EXERCISE AIM ▸ A stretch of the entries below is to be set down exactly, running from the line with "vias_per_cell = 1.95" through the line with "[kinds of logic", both included, and no other line.

(Collected data)
[Start of Attachment]
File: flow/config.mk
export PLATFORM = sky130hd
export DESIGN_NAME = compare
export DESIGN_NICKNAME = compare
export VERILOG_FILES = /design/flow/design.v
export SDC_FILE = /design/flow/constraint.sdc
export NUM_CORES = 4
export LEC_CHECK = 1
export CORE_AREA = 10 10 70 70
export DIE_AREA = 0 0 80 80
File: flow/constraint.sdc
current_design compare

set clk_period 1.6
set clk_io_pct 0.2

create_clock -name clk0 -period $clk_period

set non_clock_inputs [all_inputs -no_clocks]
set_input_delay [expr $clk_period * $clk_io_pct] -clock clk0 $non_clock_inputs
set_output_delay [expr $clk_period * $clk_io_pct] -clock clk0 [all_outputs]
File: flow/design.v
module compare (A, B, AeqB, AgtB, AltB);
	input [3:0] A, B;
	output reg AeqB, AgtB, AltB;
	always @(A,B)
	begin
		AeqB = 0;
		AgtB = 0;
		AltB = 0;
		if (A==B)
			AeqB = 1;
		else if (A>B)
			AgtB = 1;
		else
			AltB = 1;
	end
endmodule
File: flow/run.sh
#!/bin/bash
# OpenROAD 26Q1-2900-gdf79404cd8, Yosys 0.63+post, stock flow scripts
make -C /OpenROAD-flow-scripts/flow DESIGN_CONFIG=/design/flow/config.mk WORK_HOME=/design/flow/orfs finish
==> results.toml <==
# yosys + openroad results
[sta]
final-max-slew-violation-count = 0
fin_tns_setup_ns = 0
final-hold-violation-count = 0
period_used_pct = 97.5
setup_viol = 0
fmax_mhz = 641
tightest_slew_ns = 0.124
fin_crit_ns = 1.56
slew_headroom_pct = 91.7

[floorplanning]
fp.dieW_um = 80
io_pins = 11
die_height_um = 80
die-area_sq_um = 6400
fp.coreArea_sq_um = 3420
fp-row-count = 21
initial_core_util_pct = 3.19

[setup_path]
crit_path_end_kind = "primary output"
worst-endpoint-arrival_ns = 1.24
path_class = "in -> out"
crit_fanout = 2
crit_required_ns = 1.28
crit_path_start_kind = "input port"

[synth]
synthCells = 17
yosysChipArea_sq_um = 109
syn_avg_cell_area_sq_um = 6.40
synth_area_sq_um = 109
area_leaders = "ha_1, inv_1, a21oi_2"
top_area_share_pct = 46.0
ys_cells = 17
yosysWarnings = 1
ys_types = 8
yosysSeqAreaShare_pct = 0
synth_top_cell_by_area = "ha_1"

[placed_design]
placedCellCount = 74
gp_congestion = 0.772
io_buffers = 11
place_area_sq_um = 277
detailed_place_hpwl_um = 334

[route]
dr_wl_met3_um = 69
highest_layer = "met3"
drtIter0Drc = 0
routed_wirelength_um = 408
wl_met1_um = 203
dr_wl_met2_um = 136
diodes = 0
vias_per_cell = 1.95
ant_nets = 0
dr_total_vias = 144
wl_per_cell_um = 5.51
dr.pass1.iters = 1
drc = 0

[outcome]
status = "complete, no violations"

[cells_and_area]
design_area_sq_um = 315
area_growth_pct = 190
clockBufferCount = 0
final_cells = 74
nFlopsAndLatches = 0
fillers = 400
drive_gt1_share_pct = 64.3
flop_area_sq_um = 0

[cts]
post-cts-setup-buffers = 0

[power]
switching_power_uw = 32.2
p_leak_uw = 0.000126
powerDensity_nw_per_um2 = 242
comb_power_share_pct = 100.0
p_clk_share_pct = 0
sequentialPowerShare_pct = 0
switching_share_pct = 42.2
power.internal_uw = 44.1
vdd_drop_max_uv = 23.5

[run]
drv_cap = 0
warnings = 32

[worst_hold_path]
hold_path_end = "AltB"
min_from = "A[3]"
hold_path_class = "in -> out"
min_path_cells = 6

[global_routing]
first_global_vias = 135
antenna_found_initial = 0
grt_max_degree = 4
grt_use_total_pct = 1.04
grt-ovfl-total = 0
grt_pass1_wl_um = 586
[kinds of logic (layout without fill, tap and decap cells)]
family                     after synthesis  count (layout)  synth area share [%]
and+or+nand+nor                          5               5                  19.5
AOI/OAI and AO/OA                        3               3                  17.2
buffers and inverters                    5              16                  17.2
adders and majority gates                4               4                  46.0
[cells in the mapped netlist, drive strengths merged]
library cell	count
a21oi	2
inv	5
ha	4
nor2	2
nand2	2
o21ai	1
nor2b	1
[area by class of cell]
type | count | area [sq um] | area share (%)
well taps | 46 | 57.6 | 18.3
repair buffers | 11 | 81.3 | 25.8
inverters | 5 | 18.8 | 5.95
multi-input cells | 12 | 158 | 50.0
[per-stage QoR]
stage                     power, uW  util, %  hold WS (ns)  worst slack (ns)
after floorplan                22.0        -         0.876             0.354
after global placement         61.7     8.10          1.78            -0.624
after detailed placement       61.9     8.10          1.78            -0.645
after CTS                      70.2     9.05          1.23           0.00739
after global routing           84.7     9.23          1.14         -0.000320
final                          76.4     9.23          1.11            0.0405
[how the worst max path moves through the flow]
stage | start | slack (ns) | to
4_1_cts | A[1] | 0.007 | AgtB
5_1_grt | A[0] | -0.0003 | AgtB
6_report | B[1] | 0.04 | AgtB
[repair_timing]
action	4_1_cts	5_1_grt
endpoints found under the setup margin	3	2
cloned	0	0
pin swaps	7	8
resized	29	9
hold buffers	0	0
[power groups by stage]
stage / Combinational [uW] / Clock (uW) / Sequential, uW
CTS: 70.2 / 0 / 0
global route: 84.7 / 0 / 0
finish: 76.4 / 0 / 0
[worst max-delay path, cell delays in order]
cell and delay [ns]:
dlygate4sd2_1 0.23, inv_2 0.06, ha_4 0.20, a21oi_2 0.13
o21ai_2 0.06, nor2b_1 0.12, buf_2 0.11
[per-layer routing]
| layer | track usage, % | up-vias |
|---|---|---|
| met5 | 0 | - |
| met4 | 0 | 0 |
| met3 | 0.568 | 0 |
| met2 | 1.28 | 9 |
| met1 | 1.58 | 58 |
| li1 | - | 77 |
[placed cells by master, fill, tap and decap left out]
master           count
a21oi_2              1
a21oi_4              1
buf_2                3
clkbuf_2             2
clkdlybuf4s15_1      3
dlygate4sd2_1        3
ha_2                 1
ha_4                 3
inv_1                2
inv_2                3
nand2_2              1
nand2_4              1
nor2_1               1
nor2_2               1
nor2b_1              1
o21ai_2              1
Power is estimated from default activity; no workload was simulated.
[End of Attachment]
RESULT OF THIS EXERCISE ▸
vias_per_cell = 1.95
ant_nets = 0
dr_total_vias = 144
wl_per_cell_um = 5.51
dr.pass1.iters = 1
drc = 0

[outcome]
status = "complete, no violations"

[cells_and_area]
design_area_sq_um = 315
area_growth_pct = 190
clockBufferCount = 0
final_cells = 74
nFlopsAndLatches = 0
fillers = 400
drive_gt1_share_pct = 64.3
flop_area_sq_um = 0

[cts]
post-cts-setup-buffers = 0

[power]
switching_power_uw = 32.2
p_leak_uw = 0.000126
powerDensity_nw_per_um2 = 242
comb_power_share_pct = 100.0
p_clk_share_pct = 0
sequentialPowerShare_pct = 0
switching_share_pct = 42.2
power.internal_uw = 44.1
vdd_drop_max_uv = 23.5

[run]
drv_cap = 0
warnings = 32

[worst_hold_path]
hold_path_end = "AltB"
min_from = "A[3]"
hold_path_class = "in -> out"
min_path_cells = 6

[global_routing]
first_global_vias = 135
antenna_found_initial = 0
grt_max_degree = 4
grt_use_total_pct = 1.04
grt-ovfl-total = 0
grt_pass1_wl_um = 586
[kinds of logic (layout without fill, tap and decap cells)]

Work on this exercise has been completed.